_Work request:_
In the records below, find the line that contains "after global placement | -2.867" and the line that contains "run 3 against", then retype exactly those two lines and every line between them.

►

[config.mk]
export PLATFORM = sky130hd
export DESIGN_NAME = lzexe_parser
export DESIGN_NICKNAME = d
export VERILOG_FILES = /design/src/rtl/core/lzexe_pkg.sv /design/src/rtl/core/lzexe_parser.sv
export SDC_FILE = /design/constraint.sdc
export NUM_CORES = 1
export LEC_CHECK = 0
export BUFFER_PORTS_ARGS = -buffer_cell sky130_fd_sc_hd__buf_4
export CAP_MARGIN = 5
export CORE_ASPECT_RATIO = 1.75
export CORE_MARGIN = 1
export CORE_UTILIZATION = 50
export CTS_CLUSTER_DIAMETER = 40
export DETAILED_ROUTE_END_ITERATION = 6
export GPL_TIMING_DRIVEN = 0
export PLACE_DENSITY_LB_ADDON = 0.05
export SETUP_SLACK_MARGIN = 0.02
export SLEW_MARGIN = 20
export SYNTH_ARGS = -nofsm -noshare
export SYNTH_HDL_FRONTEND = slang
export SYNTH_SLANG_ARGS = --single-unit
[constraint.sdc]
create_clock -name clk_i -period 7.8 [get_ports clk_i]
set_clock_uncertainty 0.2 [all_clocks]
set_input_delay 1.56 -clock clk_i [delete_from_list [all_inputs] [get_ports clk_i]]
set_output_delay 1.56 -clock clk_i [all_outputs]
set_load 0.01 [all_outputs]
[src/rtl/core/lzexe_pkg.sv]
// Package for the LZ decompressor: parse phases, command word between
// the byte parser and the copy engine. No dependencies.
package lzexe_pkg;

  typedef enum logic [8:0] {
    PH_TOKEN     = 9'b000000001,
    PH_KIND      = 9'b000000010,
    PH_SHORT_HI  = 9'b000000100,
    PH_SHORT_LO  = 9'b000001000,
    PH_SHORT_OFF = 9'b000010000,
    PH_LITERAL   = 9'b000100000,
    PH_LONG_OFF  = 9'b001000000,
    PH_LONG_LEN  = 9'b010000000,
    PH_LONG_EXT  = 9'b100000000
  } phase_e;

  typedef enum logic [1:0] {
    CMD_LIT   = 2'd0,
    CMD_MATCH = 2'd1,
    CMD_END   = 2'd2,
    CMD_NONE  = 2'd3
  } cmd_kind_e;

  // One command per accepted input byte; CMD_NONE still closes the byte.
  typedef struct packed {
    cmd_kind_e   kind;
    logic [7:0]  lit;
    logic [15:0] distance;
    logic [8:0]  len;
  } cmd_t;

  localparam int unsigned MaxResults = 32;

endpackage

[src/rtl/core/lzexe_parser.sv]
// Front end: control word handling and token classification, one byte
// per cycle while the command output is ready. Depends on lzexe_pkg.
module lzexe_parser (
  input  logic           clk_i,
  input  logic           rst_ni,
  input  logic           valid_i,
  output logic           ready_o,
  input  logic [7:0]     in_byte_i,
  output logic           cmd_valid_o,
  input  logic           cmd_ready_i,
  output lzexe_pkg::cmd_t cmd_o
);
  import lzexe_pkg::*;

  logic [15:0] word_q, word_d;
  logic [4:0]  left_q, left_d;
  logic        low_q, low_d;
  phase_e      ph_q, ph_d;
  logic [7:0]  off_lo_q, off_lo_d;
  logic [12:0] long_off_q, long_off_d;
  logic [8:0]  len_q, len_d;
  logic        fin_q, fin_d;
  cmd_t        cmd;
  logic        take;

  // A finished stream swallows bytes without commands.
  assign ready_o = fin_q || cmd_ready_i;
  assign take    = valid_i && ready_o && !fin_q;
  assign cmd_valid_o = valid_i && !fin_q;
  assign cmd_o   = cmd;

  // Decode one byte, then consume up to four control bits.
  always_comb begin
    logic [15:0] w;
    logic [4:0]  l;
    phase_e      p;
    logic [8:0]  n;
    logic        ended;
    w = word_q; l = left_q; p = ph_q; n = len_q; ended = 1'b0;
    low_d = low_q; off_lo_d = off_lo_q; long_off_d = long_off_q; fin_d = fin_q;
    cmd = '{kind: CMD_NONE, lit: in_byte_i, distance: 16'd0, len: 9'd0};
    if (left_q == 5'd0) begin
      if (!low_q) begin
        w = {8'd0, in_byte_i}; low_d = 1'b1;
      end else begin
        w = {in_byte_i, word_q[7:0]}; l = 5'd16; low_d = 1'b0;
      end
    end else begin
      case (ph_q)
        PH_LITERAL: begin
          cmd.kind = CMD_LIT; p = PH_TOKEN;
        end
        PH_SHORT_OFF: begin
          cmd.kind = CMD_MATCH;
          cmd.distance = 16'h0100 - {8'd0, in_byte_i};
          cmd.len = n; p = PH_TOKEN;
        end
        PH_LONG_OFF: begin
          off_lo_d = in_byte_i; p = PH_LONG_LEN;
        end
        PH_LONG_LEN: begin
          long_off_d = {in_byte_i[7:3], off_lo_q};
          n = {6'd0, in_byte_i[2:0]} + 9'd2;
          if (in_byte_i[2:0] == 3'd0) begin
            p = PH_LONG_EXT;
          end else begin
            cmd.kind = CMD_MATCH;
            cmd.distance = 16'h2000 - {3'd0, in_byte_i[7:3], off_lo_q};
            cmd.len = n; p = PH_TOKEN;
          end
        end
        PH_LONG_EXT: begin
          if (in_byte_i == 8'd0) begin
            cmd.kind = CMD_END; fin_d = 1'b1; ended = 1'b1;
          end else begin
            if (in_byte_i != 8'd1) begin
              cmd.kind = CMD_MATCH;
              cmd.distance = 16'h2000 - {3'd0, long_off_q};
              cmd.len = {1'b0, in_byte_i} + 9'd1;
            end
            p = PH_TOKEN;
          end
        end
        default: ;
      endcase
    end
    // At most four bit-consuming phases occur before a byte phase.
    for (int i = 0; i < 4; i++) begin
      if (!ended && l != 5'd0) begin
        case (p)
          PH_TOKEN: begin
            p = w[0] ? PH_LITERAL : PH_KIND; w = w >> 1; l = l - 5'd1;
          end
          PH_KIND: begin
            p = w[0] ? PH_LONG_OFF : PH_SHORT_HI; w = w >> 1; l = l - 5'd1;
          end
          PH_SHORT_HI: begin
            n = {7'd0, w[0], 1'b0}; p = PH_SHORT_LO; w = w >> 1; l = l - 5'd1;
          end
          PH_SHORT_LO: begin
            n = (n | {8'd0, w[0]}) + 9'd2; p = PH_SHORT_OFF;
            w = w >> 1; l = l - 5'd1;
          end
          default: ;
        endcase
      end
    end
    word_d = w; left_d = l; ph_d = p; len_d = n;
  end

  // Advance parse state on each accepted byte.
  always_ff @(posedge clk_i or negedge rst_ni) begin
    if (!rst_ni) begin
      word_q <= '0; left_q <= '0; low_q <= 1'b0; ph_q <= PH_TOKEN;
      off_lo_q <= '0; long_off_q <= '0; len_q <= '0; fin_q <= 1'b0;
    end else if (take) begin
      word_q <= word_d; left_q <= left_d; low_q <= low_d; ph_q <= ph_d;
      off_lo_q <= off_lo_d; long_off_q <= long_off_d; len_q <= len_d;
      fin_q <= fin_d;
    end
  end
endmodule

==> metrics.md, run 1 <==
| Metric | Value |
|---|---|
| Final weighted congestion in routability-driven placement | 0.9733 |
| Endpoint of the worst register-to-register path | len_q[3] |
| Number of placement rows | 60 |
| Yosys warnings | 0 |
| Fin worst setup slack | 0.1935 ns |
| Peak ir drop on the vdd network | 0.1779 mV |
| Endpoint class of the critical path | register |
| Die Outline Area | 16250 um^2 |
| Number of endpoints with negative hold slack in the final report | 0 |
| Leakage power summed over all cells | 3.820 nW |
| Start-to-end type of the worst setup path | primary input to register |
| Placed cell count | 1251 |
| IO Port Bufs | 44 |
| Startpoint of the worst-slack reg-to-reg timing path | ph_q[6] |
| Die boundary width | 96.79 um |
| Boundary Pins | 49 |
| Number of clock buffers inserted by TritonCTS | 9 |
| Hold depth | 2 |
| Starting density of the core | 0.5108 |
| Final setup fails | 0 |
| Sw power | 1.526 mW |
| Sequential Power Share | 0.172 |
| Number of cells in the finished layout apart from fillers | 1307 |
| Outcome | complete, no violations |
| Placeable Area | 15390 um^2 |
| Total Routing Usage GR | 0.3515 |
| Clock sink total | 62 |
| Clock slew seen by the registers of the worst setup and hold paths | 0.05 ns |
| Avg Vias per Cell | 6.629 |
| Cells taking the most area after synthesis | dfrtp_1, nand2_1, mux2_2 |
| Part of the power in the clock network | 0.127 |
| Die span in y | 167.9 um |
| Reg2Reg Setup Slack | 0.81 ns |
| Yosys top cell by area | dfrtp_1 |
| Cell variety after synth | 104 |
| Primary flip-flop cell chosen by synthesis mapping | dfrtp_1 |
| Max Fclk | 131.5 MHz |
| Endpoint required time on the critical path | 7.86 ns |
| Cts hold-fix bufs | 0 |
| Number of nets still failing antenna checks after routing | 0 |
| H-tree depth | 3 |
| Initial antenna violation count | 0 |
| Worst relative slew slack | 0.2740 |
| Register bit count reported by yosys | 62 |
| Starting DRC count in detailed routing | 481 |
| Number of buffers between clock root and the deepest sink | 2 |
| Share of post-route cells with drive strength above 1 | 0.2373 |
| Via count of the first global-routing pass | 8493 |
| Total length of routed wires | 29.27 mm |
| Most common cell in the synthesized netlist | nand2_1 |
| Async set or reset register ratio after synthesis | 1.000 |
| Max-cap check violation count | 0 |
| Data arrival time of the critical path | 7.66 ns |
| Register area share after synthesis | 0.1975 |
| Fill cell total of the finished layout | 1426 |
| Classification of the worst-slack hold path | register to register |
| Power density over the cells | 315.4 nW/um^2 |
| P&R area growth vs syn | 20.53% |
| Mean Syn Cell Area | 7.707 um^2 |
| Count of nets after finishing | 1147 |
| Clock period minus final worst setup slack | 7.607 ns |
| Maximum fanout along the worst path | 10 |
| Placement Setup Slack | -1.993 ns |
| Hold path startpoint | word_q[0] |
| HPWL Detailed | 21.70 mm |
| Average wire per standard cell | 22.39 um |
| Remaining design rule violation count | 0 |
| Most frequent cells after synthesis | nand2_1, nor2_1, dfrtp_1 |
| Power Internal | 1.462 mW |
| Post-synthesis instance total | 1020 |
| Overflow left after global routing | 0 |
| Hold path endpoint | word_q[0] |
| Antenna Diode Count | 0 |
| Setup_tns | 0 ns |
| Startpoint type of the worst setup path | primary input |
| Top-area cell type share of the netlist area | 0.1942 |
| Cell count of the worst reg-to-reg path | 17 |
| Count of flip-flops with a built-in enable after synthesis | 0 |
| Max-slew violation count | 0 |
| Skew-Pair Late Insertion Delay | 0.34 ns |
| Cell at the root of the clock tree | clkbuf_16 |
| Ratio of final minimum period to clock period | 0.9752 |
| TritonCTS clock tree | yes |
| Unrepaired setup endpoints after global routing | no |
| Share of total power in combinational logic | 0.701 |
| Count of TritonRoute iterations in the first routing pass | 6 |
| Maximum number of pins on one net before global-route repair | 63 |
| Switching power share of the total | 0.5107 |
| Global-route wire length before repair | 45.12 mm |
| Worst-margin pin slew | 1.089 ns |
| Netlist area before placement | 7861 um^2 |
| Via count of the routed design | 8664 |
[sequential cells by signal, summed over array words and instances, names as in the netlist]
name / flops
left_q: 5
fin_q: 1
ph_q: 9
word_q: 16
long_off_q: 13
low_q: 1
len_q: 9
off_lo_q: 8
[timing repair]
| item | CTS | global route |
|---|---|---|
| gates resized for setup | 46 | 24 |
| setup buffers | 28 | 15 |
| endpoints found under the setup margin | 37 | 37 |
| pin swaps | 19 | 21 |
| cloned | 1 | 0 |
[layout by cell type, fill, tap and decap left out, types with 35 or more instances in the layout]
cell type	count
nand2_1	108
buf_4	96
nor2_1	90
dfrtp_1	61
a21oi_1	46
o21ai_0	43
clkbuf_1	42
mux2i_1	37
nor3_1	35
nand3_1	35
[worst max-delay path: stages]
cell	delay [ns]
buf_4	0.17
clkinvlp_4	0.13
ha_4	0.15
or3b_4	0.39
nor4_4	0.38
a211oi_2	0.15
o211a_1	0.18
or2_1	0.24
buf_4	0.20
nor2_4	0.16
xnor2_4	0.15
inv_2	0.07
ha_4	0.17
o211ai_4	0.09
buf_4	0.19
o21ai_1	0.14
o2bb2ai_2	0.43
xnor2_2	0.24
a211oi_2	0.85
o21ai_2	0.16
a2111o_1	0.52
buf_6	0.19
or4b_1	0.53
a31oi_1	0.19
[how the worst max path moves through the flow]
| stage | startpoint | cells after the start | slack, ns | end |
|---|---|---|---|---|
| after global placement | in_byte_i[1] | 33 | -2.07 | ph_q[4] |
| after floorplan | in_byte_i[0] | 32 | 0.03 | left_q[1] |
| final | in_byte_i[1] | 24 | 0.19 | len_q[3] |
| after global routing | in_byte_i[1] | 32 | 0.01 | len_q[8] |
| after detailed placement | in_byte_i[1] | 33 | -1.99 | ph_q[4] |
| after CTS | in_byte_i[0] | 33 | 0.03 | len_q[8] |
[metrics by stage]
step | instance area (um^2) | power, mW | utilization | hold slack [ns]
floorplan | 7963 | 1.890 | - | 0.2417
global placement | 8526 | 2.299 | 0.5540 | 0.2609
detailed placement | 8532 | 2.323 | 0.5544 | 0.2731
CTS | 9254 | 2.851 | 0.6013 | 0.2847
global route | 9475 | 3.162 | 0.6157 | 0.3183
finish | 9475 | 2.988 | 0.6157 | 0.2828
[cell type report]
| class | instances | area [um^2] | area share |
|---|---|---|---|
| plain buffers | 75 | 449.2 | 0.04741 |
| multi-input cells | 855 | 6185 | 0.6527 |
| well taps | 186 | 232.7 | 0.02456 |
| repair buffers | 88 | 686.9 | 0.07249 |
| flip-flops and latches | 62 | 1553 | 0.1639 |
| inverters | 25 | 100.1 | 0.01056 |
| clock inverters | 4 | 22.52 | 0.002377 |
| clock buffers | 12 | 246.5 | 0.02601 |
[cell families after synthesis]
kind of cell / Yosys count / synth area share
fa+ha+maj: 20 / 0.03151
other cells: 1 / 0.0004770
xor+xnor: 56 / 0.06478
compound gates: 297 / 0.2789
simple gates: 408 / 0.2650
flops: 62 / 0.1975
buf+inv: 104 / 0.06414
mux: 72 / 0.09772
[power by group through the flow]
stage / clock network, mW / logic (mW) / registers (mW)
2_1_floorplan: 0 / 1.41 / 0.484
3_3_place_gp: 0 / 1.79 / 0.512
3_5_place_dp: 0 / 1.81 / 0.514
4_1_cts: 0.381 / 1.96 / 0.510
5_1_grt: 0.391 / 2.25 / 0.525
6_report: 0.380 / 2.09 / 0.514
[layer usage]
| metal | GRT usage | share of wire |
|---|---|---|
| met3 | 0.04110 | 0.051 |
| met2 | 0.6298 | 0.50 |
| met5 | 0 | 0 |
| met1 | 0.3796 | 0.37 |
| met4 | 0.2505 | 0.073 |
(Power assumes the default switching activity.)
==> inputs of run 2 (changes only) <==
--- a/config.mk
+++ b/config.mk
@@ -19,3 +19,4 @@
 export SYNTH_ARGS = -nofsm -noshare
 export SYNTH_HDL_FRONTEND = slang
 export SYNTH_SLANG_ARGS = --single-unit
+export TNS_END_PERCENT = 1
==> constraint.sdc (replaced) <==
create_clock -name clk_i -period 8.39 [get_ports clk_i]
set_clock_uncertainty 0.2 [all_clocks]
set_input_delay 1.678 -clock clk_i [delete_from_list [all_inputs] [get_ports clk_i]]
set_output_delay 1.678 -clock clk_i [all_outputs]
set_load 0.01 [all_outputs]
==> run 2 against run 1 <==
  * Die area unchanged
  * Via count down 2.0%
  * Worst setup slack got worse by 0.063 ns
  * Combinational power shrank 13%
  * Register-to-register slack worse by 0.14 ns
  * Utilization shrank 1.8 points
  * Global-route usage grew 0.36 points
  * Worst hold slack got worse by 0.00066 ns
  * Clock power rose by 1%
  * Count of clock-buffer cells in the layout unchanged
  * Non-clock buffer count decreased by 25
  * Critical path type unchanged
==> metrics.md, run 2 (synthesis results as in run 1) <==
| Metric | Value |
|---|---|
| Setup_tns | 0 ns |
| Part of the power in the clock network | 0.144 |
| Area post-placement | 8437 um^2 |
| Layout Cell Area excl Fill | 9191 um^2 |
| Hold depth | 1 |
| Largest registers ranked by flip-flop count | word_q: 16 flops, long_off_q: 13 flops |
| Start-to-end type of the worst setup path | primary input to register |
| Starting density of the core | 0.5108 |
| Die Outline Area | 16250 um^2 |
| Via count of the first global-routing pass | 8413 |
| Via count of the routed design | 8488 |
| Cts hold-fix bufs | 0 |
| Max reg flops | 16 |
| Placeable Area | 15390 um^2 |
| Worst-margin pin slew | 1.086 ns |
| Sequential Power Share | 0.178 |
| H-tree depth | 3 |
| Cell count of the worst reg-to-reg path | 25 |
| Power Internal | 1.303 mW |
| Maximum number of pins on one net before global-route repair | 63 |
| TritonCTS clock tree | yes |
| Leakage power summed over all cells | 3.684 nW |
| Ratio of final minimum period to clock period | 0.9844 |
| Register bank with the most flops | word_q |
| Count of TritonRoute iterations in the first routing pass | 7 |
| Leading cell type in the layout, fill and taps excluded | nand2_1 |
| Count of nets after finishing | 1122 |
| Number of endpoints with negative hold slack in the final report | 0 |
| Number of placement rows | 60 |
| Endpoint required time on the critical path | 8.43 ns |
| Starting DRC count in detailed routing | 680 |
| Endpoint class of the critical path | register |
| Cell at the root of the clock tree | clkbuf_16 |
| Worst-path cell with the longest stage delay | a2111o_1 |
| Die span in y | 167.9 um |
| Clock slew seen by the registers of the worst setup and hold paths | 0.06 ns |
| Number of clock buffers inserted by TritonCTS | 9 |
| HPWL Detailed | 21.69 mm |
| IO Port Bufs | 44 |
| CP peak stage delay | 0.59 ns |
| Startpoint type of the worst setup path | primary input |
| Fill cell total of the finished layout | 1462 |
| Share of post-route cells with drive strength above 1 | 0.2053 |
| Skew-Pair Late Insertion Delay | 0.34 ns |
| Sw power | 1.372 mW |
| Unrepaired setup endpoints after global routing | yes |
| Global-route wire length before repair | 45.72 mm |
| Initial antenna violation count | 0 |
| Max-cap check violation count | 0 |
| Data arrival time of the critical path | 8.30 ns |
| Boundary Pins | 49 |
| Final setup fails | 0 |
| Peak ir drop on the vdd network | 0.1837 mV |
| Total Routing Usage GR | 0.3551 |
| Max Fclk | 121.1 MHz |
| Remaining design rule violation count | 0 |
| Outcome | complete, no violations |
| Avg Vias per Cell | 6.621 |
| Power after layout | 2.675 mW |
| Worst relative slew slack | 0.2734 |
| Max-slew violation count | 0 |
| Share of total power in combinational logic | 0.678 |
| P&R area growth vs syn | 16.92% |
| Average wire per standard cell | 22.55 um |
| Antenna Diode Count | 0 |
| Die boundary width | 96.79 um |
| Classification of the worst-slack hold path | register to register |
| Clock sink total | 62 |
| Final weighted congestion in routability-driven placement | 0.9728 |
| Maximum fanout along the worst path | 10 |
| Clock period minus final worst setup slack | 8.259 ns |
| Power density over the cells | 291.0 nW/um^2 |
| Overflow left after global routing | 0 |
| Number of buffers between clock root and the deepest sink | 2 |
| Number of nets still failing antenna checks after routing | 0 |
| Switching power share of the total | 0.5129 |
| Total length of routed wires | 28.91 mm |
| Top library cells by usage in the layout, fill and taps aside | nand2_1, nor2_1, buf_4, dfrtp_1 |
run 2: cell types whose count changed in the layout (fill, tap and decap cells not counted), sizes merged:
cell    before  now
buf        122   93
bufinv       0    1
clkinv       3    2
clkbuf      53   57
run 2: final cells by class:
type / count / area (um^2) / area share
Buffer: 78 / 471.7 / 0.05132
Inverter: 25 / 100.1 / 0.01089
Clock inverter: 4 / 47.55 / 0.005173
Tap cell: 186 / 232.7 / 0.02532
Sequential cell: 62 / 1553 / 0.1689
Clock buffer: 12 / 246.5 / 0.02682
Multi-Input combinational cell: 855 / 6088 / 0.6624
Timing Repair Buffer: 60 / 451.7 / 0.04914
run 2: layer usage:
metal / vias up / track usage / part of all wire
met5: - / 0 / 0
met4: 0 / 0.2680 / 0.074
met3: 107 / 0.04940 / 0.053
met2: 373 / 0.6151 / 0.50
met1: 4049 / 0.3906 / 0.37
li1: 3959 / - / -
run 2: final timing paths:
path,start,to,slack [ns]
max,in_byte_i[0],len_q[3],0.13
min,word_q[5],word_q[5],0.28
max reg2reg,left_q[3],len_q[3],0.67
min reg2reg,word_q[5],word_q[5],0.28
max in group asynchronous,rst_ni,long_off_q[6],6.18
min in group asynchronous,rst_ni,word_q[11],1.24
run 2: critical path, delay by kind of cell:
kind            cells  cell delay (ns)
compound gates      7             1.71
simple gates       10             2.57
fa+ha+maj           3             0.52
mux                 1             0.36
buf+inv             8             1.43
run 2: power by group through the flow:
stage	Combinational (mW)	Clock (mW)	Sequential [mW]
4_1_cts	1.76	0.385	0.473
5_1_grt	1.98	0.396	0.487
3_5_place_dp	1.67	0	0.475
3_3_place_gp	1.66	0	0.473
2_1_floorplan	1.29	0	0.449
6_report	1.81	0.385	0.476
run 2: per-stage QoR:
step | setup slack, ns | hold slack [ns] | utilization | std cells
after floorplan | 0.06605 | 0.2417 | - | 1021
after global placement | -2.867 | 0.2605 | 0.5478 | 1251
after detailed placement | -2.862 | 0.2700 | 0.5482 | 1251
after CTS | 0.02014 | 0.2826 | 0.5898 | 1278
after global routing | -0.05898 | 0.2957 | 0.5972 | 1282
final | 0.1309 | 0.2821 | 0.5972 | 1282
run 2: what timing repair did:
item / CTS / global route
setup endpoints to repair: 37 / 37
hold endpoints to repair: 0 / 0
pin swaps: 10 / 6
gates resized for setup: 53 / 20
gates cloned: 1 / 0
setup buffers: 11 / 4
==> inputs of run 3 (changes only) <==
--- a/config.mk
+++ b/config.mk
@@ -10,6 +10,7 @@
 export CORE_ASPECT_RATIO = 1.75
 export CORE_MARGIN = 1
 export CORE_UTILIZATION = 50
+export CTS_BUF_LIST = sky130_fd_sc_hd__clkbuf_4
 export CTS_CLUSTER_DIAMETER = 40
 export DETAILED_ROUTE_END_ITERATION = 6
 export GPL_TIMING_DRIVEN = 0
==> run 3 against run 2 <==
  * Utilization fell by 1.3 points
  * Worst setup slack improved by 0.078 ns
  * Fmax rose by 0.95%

◄

_Written response:_
after global placement | -2.867 | 0.2605 | 0.5478 | 1251
after detailed placement | -2.862 | 0.2700 | 0.5482 | 1251
after CTS | 0.02014 | 0.2826 | 0.5898 | 1278
after global routing | -0.05898 | 0.2957 | 0.5972 | 1282
final | 0.1309 | 0.2821 | 0.5972 | 1282
run 2: what timing repair did:
item / CTS / global route
setup endpoints to repair: 37 / 37
hold endpoints to repair: 0 / 0
pin swaps: 10 / 6
gates resized for setup: 53 / 20
gates cloned: 1 / 0
setup buffers: 11 / 4
==> inputs of run 3 (changes only) <==
--- a/config.mk
+++ b/config.mk
@@ -10,6 +10,7 @@
 export CORE_ASPECT_RATIO = 1.75
 export CORE_MARGIN = 1
 export CORE_UTILIZATION = 50
+export CTS_BUF_LIST = sky130_fd_sc_hd__clkbuf_4
 export CTS_CLUSTER_DIAMETER = 40
 export DETAILED_ROUTE_END_ITERATION = 6
 export GPL_TIMING_DRIVEN = 0
==> run 3 against run 2 <==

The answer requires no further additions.